*** DATA EXTRACTS ***

File: config.mk
export PLATFORM = sky130hd
export DESIGN_NAME = pid_sample_ctrl
export DESIGN_NICKNAME = d
export VERILOG_FILES = /design/src/rtl/pid_ctrl_pkg.sv /design/src/rtl/enc_pulse_counter.sv /design/src/rtl/pid_sample_ctrl.sv
export SDC_FILE = /design/constraint.sdc
export NUM_CORES = 1
export LEC_CHECK = 0
export CAP_MARGIN = 20
export CORE_MARGIN = 2
export CORE_UTILIZATION = 40
export CTS_BUF_LIST = sky130_fd_sc_hd__clkbuf_8
export CTS_CLUSTER_DIAMETER = 50
export DETAILED_ROUTE_END_ITERATION = 12
export HOLD_SLACK_MARGIN = 0.03
export PLACE_DENSITY_LB_ADDON = 0.25
export SYNTH_ARGS = -nofsm -noshare
export SYNTH_HDL_FRONTEND = slang
export SYNTH_HIERARCHICAL = 1
export SYNTH_SLANG_ARGS = --single-unit
File: constraint.sdc
create_clock -name clk -period 2.6 [get_ports clk]
set_input_delay 0.65 -clock clk [delete_from_list [all_inputs] [get_ports clk]]
set_output_delay 0.65 -clock clk [all_outputs]
set_load 0.05 [all_outputs]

*** End of DATA EXTRACTS ***

### EXERCISE INSTRUCTIONS
Verbatim output is expected for the lines from the start of the data to the line in which "export DETAILED_ROUTE_END_ITERATION = 12" appears, both included.

### EXERCISE SOLUTION
File: config.mk
export PLATFORM = sky130hd
export DESIGN_NAME = pid_sample_ctrl
export DESIGN_NICKNAME = d
export VERILOG_FILES = /design/src/rtl/pid_ctrl_pkg.sv /design/src/rtl/enc_pulse_counter.sv /design/src/rtl/pid_sample_ctrl.sv
export SDC_FILE = /design/constraint.sdc
export NUM_CORES = 1
export LEC_CHECK = 0
export CAP_MARGIN = 20
export CORE_MARGIN = 2
export CORE_UTILIZATION = 40
export CTS_BUF_LIST = sky130_fd_sc_hd__clkbuf_8
export CTS_CLUSTER_DIAMETER = 50
export DETAILED_ROUTE_END_ITERATION = 12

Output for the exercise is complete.